**EXTRACTED MATERIAL:**

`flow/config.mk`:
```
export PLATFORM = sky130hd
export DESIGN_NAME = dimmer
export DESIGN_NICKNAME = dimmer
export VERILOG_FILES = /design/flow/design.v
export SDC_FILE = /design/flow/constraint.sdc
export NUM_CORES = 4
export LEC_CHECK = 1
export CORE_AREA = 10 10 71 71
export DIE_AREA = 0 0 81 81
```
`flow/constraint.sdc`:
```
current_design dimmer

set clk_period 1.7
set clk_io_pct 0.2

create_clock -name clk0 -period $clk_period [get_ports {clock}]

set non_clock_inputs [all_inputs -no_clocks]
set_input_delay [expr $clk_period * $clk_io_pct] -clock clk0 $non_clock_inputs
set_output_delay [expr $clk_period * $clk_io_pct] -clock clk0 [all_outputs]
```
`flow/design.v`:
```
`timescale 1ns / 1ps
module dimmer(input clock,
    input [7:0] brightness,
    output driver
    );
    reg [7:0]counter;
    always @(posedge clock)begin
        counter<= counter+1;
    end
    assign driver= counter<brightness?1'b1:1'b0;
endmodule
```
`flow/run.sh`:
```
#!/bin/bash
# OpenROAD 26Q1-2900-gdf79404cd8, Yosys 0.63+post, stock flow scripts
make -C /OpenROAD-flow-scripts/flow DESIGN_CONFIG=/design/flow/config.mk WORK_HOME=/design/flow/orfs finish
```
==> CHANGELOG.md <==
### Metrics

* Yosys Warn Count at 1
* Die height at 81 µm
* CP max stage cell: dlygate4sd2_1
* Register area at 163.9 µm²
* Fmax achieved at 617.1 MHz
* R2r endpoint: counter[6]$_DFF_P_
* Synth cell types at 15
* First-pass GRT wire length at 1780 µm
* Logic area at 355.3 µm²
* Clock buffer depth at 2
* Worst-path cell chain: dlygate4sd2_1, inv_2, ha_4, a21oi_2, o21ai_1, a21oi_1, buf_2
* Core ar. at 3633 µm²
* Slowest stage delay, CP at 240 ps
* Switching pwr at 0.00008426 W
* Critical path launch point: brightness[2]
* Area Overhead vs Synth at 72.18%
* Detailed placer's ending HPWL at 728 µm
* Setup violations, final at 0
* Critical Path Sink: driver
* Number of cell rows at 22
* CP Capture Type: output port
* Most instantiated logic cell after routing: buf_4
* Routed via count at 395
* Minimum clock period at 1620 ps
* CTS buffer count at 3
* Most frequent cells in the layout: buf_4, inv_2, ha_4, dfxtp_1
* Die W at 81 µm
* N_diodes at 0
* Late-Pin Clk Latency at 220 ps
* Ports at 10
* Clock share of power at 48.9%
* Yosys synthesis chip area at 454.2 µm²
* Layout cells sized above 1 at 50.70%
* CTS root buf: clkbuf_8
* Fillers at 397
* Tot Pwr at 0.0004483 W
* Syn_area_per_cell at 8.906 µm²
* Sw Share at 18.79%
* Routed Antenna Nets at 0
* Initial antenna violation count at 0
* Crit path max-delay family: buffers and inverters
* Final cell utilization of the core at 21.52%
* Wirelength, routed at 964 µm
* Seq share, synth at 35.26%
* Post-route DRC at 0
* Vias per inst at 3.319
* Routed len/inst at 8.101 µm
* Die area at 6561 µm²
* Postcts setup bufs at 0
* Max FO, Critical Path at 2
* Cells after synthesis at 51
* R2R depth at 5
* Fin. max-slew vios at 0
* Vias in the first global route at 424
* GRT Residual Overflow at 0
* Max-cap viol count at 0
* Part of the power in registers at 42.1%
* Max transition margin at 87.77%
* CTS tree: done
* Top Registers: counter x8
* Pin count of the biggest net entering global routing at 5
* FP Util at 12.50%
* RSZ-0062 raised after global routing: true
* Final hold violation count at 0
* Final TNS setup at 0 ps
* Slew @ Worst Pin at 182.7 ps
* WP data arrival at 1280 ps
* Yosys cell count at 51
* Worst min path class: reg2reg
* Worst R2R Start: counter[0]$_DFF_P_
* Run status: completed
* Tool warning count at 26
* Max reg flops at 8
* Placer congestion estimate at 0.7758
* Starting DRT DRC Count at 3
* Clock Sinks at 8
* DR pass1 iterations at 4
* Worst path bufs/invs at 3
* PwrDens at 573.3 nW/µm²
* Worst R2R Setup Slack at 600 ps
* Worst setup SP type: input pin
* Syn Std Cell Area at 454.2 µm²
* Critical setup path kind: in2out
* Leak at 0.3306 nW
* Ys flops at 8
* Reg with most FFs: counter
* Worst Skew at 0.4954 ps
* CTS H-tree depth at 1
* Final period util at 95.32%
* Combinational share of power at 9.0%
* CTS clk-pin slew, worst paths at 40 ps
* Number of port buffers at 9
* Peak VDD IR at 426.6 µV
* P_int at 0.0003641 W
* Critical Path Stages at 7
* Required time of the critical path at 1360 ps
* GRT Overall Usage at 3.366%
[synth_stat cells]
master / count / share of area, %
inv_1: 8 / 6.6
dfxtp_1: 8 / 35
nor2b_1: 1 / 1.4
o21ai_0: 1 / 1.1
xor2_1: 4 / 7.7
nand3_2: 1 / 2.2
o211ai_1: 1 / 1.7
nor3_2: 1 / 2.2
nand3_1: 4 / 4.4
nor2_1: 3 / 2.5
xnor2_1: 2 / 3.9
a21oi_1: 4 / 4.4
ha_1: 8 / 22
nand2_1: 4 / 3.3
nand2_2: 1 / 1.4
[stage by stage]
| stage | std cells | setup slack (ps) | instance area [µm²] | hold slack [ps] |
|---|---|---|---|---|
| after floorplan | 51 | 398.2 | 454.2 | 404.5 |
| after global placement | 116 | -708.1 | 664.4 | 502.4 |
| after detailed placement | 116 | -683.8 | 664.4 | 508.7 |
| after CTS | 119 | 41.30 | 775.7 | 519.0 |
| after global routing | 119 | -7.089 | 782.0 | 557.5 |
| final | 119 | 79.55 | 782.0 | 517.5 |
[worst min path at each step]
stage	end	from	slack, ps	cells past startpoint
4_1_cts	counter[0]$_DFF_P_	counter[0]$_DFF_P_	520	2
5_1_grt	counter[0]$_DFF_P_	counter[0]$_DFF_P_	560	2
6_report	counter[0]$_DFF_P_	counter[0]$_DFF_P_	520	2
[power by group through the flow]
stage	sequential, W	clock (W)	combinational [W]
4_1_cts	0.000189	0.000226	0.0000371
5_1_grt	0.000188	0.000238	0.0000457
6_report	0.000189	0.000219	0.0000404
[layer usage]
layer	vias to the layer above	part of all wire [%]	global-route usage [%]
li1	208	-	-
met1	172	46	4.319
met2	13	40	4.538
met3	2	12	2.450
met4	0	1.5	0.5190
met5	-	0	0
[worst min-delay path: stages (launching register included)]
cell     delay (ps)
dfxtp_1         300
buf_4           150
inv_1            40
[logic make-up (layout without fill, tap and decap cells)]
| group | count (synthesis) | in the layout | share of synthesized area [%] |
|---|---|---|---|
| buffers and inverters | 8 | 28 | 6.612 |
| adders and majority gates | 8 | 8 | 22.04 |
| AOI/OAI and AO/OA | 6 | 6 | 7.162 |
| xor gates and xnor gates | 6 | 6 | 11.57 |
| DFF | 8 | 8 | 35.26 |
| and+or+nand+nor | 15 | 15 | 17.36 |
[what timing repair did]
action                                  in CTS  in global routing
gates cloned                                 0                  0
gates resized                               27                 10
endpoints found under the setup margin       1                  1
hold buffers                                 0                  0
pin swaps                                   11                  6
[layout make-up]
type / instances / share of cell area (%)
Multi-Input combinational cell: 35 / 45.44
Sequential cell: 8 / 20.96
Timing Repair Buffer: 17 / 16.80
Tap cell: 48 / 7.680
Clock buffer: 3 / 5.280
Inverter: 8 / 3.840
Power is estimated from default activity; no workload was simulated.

**TASK ITEM:** Show each line in the listing above that has "depth".

**SOLVED EXERCISE:**
* Clock buffer depth at 2
* R2R depth at 5
* CTS H-tree depth at 1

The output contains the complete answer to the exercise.